A exploração de atividade comercial em um imóvel alugado por pessoa física gera dúvidas frequentes sobre a correta declaração no Imposto de Renda. O fato de o inquilino utilizar o espaço para fins empresariais não altera, por si só, a natureza do rendimento para o proprietário, desde que o contrato permaneça firmado entre pessoas físicas.
Como a Receita Federal enxerga o aluguel
O critério fundamental para o Fisco é a titularidade do contrato de locação. Se o documento está em nome de uma pessoa física, com CPF, e os pagamentos são realizados por ela, o rendimento deve ser tributado via Carnê-Leão. O uso comercial do imóvel não transforma o valor recebido em rendimento de pessoa jurídica enquanto não houver um CNPJ formalmente estabelecido como locatário no contrato.
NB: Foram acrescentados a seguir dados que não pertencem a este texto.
`config.mk`:
```
export PLATFORM = sky130hd
export DESIGN_NAME = stopwatch_display_scan_flat
export DESIGN_NICKNAME = d
export VERILOG_FILES = /design/src/rtl/seg7_pkg.sv /design/src/rtl/stopwatch_display_scan_if.sv /design/src/rtl/bcd_to_seg7.sv /design/src/rtl/stopwatch_display_scan.sv /design/src/flat_wrapper.sv
export SDC_FILE = /design/constraint.sdc
export NUM_CORES = 1
export LEC_CHECK = 0
export CORE_MARGIN = 2
export CORE_UTILIZATION = 40
export DETAILED_ROUTE_END_ITERATION = 10
export HOLD_SLACK_MARGIN = 0.15
export PLACE_DENSITY_LB_ADDON = 0.25
export SLEW_MARGIN = 20
export SYNTH_ARGS = -nofsm -noshare
export SYNTH_HDL_FRONTEND = slang
export SYNTH_SLANG_ARGS = --single-unit
```
`constraint.sdc`:
```
create_clock -name clk -period 2.46 [get_ports clk]
set_input_delay 0.492 -clock clk [delete_from_list [all_inputs] [get_ports clk]]
set_output_delay 0.492 -clock clk [all_outputs]
set_load 0.01 [all_outputs]
```
`src/rtl/seg7_pkg.sv`:
```
`default_nettype none
// ============================================================================
//  Module   : seg7_pkg
//  Purpose  : Shared seven-segment encodings and digit-slot indices for the
//             stopwatch display scanner.
//  Revision : 1.0 - initial release
// ============================================================================
package seg7_pkg;

  // Active-low segment patterns {g,f,e,d,c,b,a}
  localparam logic [6:0] SEG_0     = 7'h40;
  localparam logic [6:0] SEG_1     = 7'h79;
  localparam logic [6:0] SEG_2     = 7'h24;
  localparam logic [6:0] SEG_3     = 7'h30;
  localparam logic [6:0] SEG_4     = 7'h19;
  localparam logic [6:0] SEG_5     = 7'h12;
  localparam logic [6:0] SEG_6     = 7'h02;
  localparam logic [6:0] SEG_7     = 7'h78;
  localparam logic [6:0] SEG_8     = 7'h00;
  localparam logic [6:0] SEG_9     = 7'h10;
  localparam logic [6:0] SEG_DASH  = 7'h3F;
  localparam logic [6:0] SEG_BLANK = 7'h7F;

  // Digit slot indices, rightmost digit first
  localparam logic [1:0] DIG_TENTHS = 2'd0;
  localparam logic [1:0] DIG_ONES   = 2'd1;
  localparam logic [1:0] DIG_TENS   = 2'd2;
  localparam logic [1:0] DIG_MIN    = 2'd3;

  typedef logic [3:0] bcd_t;

  // One captured frame of the stopwatch digit bus
  typedef struct packed {
    bcd_t minutes;
    bcd_t tens;
    bcd_t ones;
    bcd_t tenths;
  } snap_t;

endpackage
`default_nettype wire

```
`src/rtl/stopwatch_display_scan_if.sv`:
```
`default_nettype none
// ============================================================================
//  Module   : stopwatch_display_scan_if
//  Purpose  : Stopwatch BCD digit bus. The stopwatch drives it (master), the
//             display scanner consumes it (slave).
//  Revision : 1.0 - initial release
// ============================================================================
interface stopwatch_display_scan_if;
  import seg7_pkg::*;

  bcd_t Tenths_Seconds;
  bcd_t Ones_Seconds;
  bcd_t Tens_Seconds;
  bcd_t Minutes;

  modport master (output Tenths_Seconds, output Ones_Seconds,
                  output Tens_Seconds,   output Minutes);
  modport slave  (input  Tenths_Seconds, input  Ones_Seconds,
                  input  Tens_Seconds,   input  Minutes);

endinterface
`default_nettype wire

```
`src/rtl/bcd_to_seg7.sv`:
```
`default_nettype none
// ============================================================================
//  Module   : bcd_to_seg7
//  Purpose  : Combinational BCD to active-low seven-segment decoder. Codes
//             10..15 decode to a dash so corrupt digits stay visible.
//  Revision : 1.0 - initial release
// ============================================================================
module bcd_to_seg7
  import seg7_pkg::*;
(
  input  bcd_t       bcd_i,
  output logic [6:0] seg_o
);

  // Table lookup; anything outside 0..9 shows a dash
  always_comb begin
    seg_o = SEG_DASH;
    case (bcd_i)
      4'd0:    seg_o = SEG_0;
      4'd1:    seg_o = SEG_1;
      4'd2:    seg_o = SEG_2;
      4'd3:    seg_o = SEG_3;
      4'd4:    seg_o = SEG_4;
      4'd5:    seg_o = SEG_5;
      4'd6:    seg_o = SEG_6;
      4'd7:    seg_o = SEG_7;
      4'd8:    seg_o = SEG_8;
      4'd9:    seg_o = SEG_9;
      default: seg_o = SEG_DASH;
    endcase
  end

endmodule
`default_nettype wire

```
`src/rtl/stopwatch_display_scan.sv`:
```
`default_nettype none
// ============================================================================
//  Module   : stopwatch_display_scan
//  Purpose  : Snapshots the four stopwatch digits once per frame and scans
//             them onto a 4-digit common-anode display (M SS.t) with dead
//             time between slots and leading-zero blanking. All outputs are
//             registered.
//  Revision : 1.0 - initial release
// ============================================================================
module stopwatch_display_scan
  import seg7_pkg::*;
#(
  parameter int SCAN_DIV      = 4,     // clocks per digit slot, 2..65535
  parameter int DEAD_CYCLES   = 1,     // anode-off clocks at slot start, < SCAN_DIV
  parameter bit BLANK_LEADING = 1'b1   // blank leading zeros of M and tens
) (
  input  logic                     clk,
  input  logic                     reset,       // asynchronous, active-low
  stopwatch_display_scan_if.slave  digits,
  output logic [6:0]               Seg,
  output logic                     Dp,
  output logic [3:0]               An,
  output logic                     Frame_Start
);

  localparam logic [15:0] c_cnt_last = 16'(SCAN_DIV - 1);
  localparam logic [15:0] c_dead     = 16'(DEAD_CYCLES);

  logic [15:0] cnt_q, cnt_d;
  logic [1:0]  idx_q, idx_d;
  snap_t       snap_q, snap_d;
  logic [6:0]  seg_q, seg_d;
  logic        dp_q, dp_d;
  logic [3:0]  an_q, an_d;
  logic        fs_q, fs_d;

  logic        w_slot_end;
  logic        w_frame_end;
  bcd_t        w_digit;
  logic [6:0]  w_seg_dec;
  logic        w_blank;

  assign w_slot_end  = (cnt_q == c_cnt_last);
  assign w_frame_end = w_slot_end && (idx_q == DIG_MIN);

  // Slot/digit counters and frame snapshot; inputs only enter at frame end
  always_comb begin
    cnt_d  = w_slot_end ? 16'd0 : cnt_q + 16'd1;
    idx_d  = w_slot_end ? idx_q + 2'd1 : idx_q;
    snap_d = snap_q;
    if (w_frame_end) begin
      snap_d = {digits.Minutes, digits.Tens_Seconds,
                digits.Ones_Seconds, digits.Tenths_Seconds};
    end
  end

  // Select the snapshot digit for the current slot
  always_comb begin
    w_digit = snap_q.tenths;
    case (idx_q)
      DIG_TENTHS: w_digit = snap_q.tenths;
      DIG_ONES:   w_digit = snap_q.ones;
      DIG_TENS:   w_digit = snap_q.tens;
      DIG_MIN:    w_digit = snap_q.minutes;
      default:    w_digit = snap_q.tenths;
    endcase
  end

  bcd_to_seg7 u_dec (
    .bcd_i (w_digit),
    .seg_o (w_seg_dec)
  );

  // Leading-zero blanking, anode dead time and decimal point placement
  always_comb begin
    w_blank = BLANK_LEADING &&
              (((idx_q == DIG_MIN)  && (snap_q.minutes == 4'd0)) ||
               ((idx_q == DIG_TENS) && (snap_q.minutes == 4'd0) &&
                (snap_q.tens == 4'd0)));
    seg_d = w_blank ? SEG_BLANK : w_seg_dec;
    dp_d  = (idx_q != DIG_ONES);
    an_d  = (cnt_q >= c_dead) ? ~(4'b0001 << idx_q) : 4'b1111;
    fs_d  = w_frame_end;
  end

  // State and output registers, cleared asynchronously
  always_ff @(posedge clk or negedge reset) begin
    if (!reset) begin
      cnt_q  <= 16'd0;
      idx_q  <= 2'd0;
      snap_q <= '0;
      seg_q  <= SEG_BLANK;
      dp_q   <= 1'b1;
      an_q   <= 4'b1111;
      fs_q   <= 1'b0;
    end else begin
      cnt_q  <= cnt_d;
      idx_q  <= idx_d;
      snap_q <= snap_d;
      seg_q  <= seg_d;
      dp_q   <= dp_d;
      an_q   <= an_d;
      fs_q   <= fs_d;
    end
  end

  assign Seg         = seg_q;
  assign Dp          = dp_q;
  assign An          = an_q;
  assign Frame_Start = fs_q;

endmodule
`default_nettype wire

```
`src/flat_wrapper.sv`:
```
// flat-port wrapper written by rule: the top's interface ports become plain ports
module stopwatch_display_scan_flat import seg7_pkg::*;
#(
  parameter int SCAN_DIV      = 4,                                       
  parameter int DEAD_CYCLES   = 1,                                                  
  parameter bit BLANK_LEADING = 1'b1                                       
)
  (clk, reset, Seg, Dp, An, Frame_Start, digits_Tenths_Seconds, digits_Ones_Seconds, digits_Tens_Seconds, digits_Minutes);
  stopwatch_display_scan_if digits_i ();
  input  logic clk;
  input  logic reset;
  output logic [6:0] Seg;
  output logic Dp;
  output logic [3:0] An;
  output logic Frame_Start;
  input wire logic [$bits(digits_i.Tenths_Seconds)-1:0] digits_Tenths_Seconds;
  input wire logic [$bits(digits_i.Ones_Seconds)-1:0] digits_Ones_Seconds;
  input wire logic [$bits(digits_i.Tens_Seconds)-1:0] digits_Tens_Seconds;
  input wire logic [$bits(digits_i.Minutes)-1:0] digits_Minutes;
  assign digits_i.Tenths_Seconds = digits_Tenths_Seconds;
  assign digits_i.Ones_Seconds = digits_Ones_Seconds;
  assign digits_i.Tens_Seconds = digits_Tens_Seconds;
  assign digits_i.Minutes = digits_Minutes;
  stopwatch_display_scan #(.SCAN_DIV(SCAN_DIV), .DEAD_CYCLES(DEAD_CYCLES), .BLANK_LEADING(BLANK_LEADING)) u_core (.clk(clk), .reset(reset), .digits(digits_i), .Seg(Seg), .Dp(Dp), .An(An), .Frame_Start(Frame_Start));
endmodule
```
==> After elaboration in Yosys (flattened, before gate mapping) <==
Memory sizes are Yosys's and may differ from the RTL's.
Index checks and enable logic that the tools add are counted.
W data, S select, Z words.
{ "word_totals": {"regBits": 47, "romBits": 112, "elab_cells": 33, "mem_count": 1} }
{ "op_classes": {"n_addsub": 2, "n_lt_le_gt_ge": 1, "n_eq_ne": 5, "shifts": 1, "muxes": 4, "bitwise_logic": 1, "reduce_logical": 8} }
{ "mem_list": {"columns": ["memory", "depth", "width", "rd", "rd_ports_with_merged_regs", "write_ports", "line_no", "source"], "rows": [
  ["(name not given)", 16, 7, 1, 0, 0, "bcd_to_seg7.sv:18", "case (bcd_i)"]
]} }
{ "ops": {"columns": ["operator", "count"], "rows": [
  ["$add A16 B1 Y16 const B", 1],
  ["$eq A16 B2 Y1 const B", 1],
  ["$ge A16 B1 Y1 const B", 1],
  ["$mux W16", 1],
  ["$pmux W4 S4", 1],
  ["$logic_not A4 Y1", 2],
  ["$mux W7", 1],
  ["$eq A2 B2 Y1 const B", 2],
  ["$logic_and A1 B1 Y1", 4],
  ["$mux W4", 1],
  ["$not A4 Y4", 1],
  ["$shl A1 B2 Y4 const A", 1],
  ["$add A2 B1 Y2 const B", 1],
  ["$eq A2 B1 Y1 const B", 1],
  ["$logic_not A2 Y1", 1],
  ["$ne A2 B1 Y1 const B", 1],
  ["$logic_or A1 B1 Y1", 1]
]} }

==> Longest topological paths before layout <==
Gate-level depths: netlist of run 1.
{ "logic_depth": {"depth_word": 5, "mapped_depth": 9, "ltp_nobuf": 9} }

==> Hierarchy <==
From an unflattened synthesis of run 1, not the netlist that was laid out.
{ "hier_totals": {"hier_cells": 194, "hier_area_um2": 2409.8} }
{ "by_module_without_submodules": {"columns": ["module", "instances", "cells_per_inst", "area_per_inst_um2", "seq_area_each_um2"], "rows": [
  ["stopwatch_display_scan", 1, 163, 2169.6, 1191.1],
  ["bcd_to_seg7", 1, 31, 240.2, 0.0]
]} }

==> Least setup slack after synthesis of run 1 <==
OpenSTA, ideal clock, no wires.
{ "synth_timing": {"path_kind": "register to register", "startpoint": "register u_core.idx_q[0]", "endpoint": "register u_core.seg_q[3] (netlist: u_core.Seg[3])", "setup_ns": 0.096, "arrival_time_ns": 2.076, "setup_slack_ns": 0.288, "stages_incl_launch_ff": 10, "period_less_slack_ns": 2.172, "cell_sequence": "dfrtp_1 inv_1 ha_1 clkbuf_1 mux2i_1 inv_1 ha_1 inv_1 o21ai_0 o2111ai_1"} }
{ "synth_between": {"elab_chain_len": 5} }
{ "synth_rtl": {"columns": ["element", "line_no", "source"], "rows": [
  ["from (decl)", "stopwatch_display_scan.sv:30", "logic [1:0] idx_q, idx_d;"],
  ["from (signal assigned)", "stopwatch_display_scan.sv:98", "idx_q <= idx_d;"],
  ["branches (longest 4 deep; another with $mem_v2 Z16 W7)", null, null],
  ["$mux W7 (*)", "stopwatch_display_scan.sv:80", "seg_d = w_blank ? SEG_BLANK : w_seg_dec;"],
  ["named net u_core.seg_d[3]", "stopwatch_display_scan.sv:32", "logic [6:0] seg_q, seg_d;"],
  ["to (signal assigned)", "stopwatch_display_scan.sv:100", "seg_q <= seg_d;"],
  ["to (decl)", "stopwatch_display_scan.sv:32", null]
]} }
Mark *: on every way through the listed nets, which the timed path passes.
A chain may end at the register's enable or synchronous reset.

==> Worst setup path in the final report of run 1 <==
{ "layout_timing": {"startpoint": "register u_core.idx_q[0]", "endpoint": "register u_core.seg_q[2] (netlist: u_core.Seg[2])"} }
The elaborated chain is that of the path after synthesis.

==> impl_metrics.py, run 1 <==
metrics = {
    "sta": {
        "fin_crit_ns": 2.12,
        "tightest_slew_ns": 0.701,
        "finalSetupViolations": 0,
        "hold_viol": 0,
        "fin_setup_tns_ns": 0,
        "timing.fmax_mhz": 471,
        "finClkSkew_ns": 0.0119,
        "fin_crit_sh": 0.864,
        "slew_headroom": 0.519,
        "rsz0062_at_grt": "false",
        "slew_viol_final": 0,
    },
    "detailed_routing": {
        "ant_nets": 0,
        "wl_per_cell_um": 13.5,
        "vias_per_cell": 4.91,
        "wl_mm": 3.88,
        "drcViolationCount": 0,
        "vias": 1414,
        "drt_pass1_iterations": 4,
        "drt_iter0_drc": 73,
    },
    "logic_synthesis": {
        "synth_common_cells": "dfrtp_1, inv_1, dfstp_2",
        "synth_cells": 181,
        "ys_seq_elements": 47,
        "synthFlopType": "dfrtp_1",
        "synth_nets": 210,
        "synth_seq_area_share": 0.535,
        "ys_types": 36,
        "synth.avg_cell_area_sq_um": 12.3,
        "synth_area_leaders": "dfrtp_1, dfstp_2, ha_1",
        "yosys_warnings": 0,
        "yosysTopAreaCell": "dfrtp_1",
        "ys_async_sr_fraction": 1.00,
        "synth_top_area_share": 0.393,
        "synth_edf_count": 0,
        "synth_most_common_cell": "dfrtp_1",
        "syn_area_sq_mm": 0.00223,
    },
    "critical_path": {
        "arrival_ns": 2.30,
        "cp_max_fo": 9,
        "cp_data_required_time_ns": 2.63,
        "critPathLaunch": "u_core.idx_q[0]",
        "r2r-start": "u_core.idx_q[0]",
        "cp-end-kind": "flip-flop",
        "path_class": "flip-flop to flip-flop",
        "cp-start-kind": "flip-flop",
    },
    "floorplanning": {
        "num_rows": 27,
        "dieArea_sq_mm": 0.00618,
        "ios": 31,
        "die_h_um": 78.6,
        "core_area_sq_mm": 0.00544,
        "initial_core_util": 0.409,
        "die_w_um": 78.6,
    },
    "global_route": {
        "grt_max_degree": 26,
        "grt_pass1_wl_mm": 6.70,
        "gr-total-overflow": 0,
        "antenna_found_initial": 0,
        "grt_usage": 0.140,
        "grt_pass1_vias": 1440,
    },
    "pwr": {
        "p_leak_nw": 1.22,
        "peakVddDrop_v": 0.000280,
        "p_per_area_mw_per_mm2": 527,
    },
    "clock_network": {
        "cts_tree": "yes",
        "cts_made_buffers": 5,
        "cts.clk_slew.worst_paths_ns": 0.09,
        "cts_buffer_depth": 2,
        "htreeDepth": 2,
        "postCtsSetupRepairBufs": 0,
        "worstSkewPairLatency_ns": 0.30,
        "holdBufCountCts": 0,
        "cts_root_buffer": "clkbuf_8",
        "cts_sinks": 47,
    },
    "final_layout": {
        "nNetsFinal": 244,
        "area_growth_pct": 22.5,
        "diodes": 0,
        "fin_cells": 288,
        "drive_gt1_frac": 0.213,
        "postLayoutCoreUtil": 0.501,
    },
    "run": {
        "maxCapViolCount": 0,
    },
    "status": {
        "status": "completed",
    },
    "place": {
        "dp.cells": 280,
        "io_buffer_count": 30,
        "place_hpwl_mm": 2.88,
        "globalplace.congestion": 0.783,
    },
    "hold_path": {
        "hold_path_class": "input port to asynchronous set/reset pin",
    },
}
[cells in the final DEF (no fill, tap or decap), types with 9 or more instances in the layout]
cell / instances
dfrtp_1: 35
xnor2_1: 10
clkdlybuf4s50_1: 29
ha_1: 11
inv_1: 15
dfstp_2: 12
nand2_1: 11
mux2_2: 9
mux2_4: 9
[registers in the layout (all words and copies together), names as in the netlist]
register and count:
u_core.cnt_q 16, u_core.snap_q 16, u_core.Seg 7, u_core.An 4, u_core.idx_q 2, u_core.Dp 1
u_core.Frame_Start 1
[worst max-delay path, cell delays in order (launching register included)]
cell and delay [ns]:
dfrtp_1 0.43, ha_1 0.32, a222oi_1 0.49, mux2i_1 0.32, o311ai_0 0.43
[final cells by class]
type | instances | area, sq um
clock buffer | 7 | 96.3
inverter | 15 | 56.3
multi-input combinational | 112 | 947
sequential | 47 | 1190
tap | 72 | 90.1
clock inverter | 1 | 7.51
timing repair buffer | 34 | 338
fill | 502 | 2710
[repair_timing]
item                       4_1_cts  5_1_grt
hold endpoints to repair         0        0
setup endpoints to repair        0        4
resized for setup                0        2
[kinds of logic (layout without fill, tap and decap cells)]
| family | after synthesis | count (layout) | share of synthesized area |
|---|---|---|---|
| buffers and inverters | 22 | 57 | 0.0450 |
| adder cells (fa/ha/maj) | 11 | 11 | 0.0618 |
| AO/OA/AOI/OAI | 20 | 20 | 0.0635 |
| multiplexers | 23 | 23 | 0.129 |
| flip-flops | 47 | 47 | 0.535 |
| AND/OR/NAND/NOR | 44 | 44 | 0.111 |
| XOR/XNOR | 14 | 14 | 0.0551 |
[power by group]
part | leakage (nW) | internal [mW] | total [mW] | switching, mW
logic | 0.598 | 0.0681 | 0.117 | 0.0491
registers | 0.574 | 0.802 | 0.815 | 0.0130
clock network | 0.0505 | 0.256 | 0.503 | 0.248
[layer usage]
| metal | global-route usage | vias up | part of all wire |
|---|---|---|---|
| li1 | - | 700 | - |
| met1 | 0.189 | 681 | 0.49 |
| met2 | 0.215 | 31 | 0.46 |
| met3 | 0.0448 | 2 | 0.043 |
| met4 | 0.0421 | 0 | 0.0059 |
| met5 | 0 | - | 0 |
[path summary, 6_finish.rpt]
check	endpoint	slack (ns)	cells past startpoint
max in group asynchronous	u_core.An[0]	1.72	2
hold reg to reg	u_core.cnt_q[15]	0.48	1
setup reg to reg	u_core.Seg[2]	0.34	4
min in group clk	u_core.cnt_q[15]	0.48	1
setup / recovery	u_core.Seg[2]	0.34	4
hold / removal	u_core.cnt_q[14]	0.15	1
[through the flow]
stage | power, mW | hold slack (ns) | worst slack, ns | instance area, sq um
after floorplan | 0.872 | 0.196 | 0.288 | 2230
after detailed placement | 0.948 | 0.471 | 0.108 | 2610
after global routing | 1.51 | 0.186 | 0.106 | 2730
after CTS | 1.46 | 0.164 | 0.0826 | 2710
final | 1.44 | 0.155 | 0.335 | 2730
after global placement | 0.947 | 0.467 | 0.234 | 2610
No activity file was read; power rests on OpenSTA's default activity.
==> run 2, diff against run 1 <==
Settings changed: ABC_AREA set to 1.
==> run 2 against run 1 <==
Net effect: worst hold slack improved by 0.11 ns; design area rose by 4.4%; synthesized cell count rose by 53%; combinational power barely moved; die area rose by 6.0%; critical path type unchanged.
Riscos de malha fina e tributação
Não existe previsão legal para bitributação apenas pelo uso comercial do espaço. O risco de questionamento pela Receita Federal surge quando há divergência entre o contrato, o pagador real e a forma de declaração. É essencial que os comprovantes de depósito e a identificação no sistema estejam alinhados com os dados do locatário presentes no contrato.
Recomendações para o contribuinte
A organização documental garante a conformidade fiscal do proprietário. O contribuinte deve manter:
- Contrato de locação claro, identificando a pessoa física como locatária;
- Comprovantes de pagamento vinculados ao CPF do inquilino;
- Preenchimento correto do carnê-leão com os valores mensais recebidos.
Caso a locação passe a ser formalizada por uma empresa, com alteração contratual para incluir um CNPJ, o tratamento tributário muda. Nessa situação, o proprietário deixa de utilizar o carnê-leão e passa a declarar o aluguel como rendimento recebido de pessoa jurídica, seguindo as normas de retenção na fonte.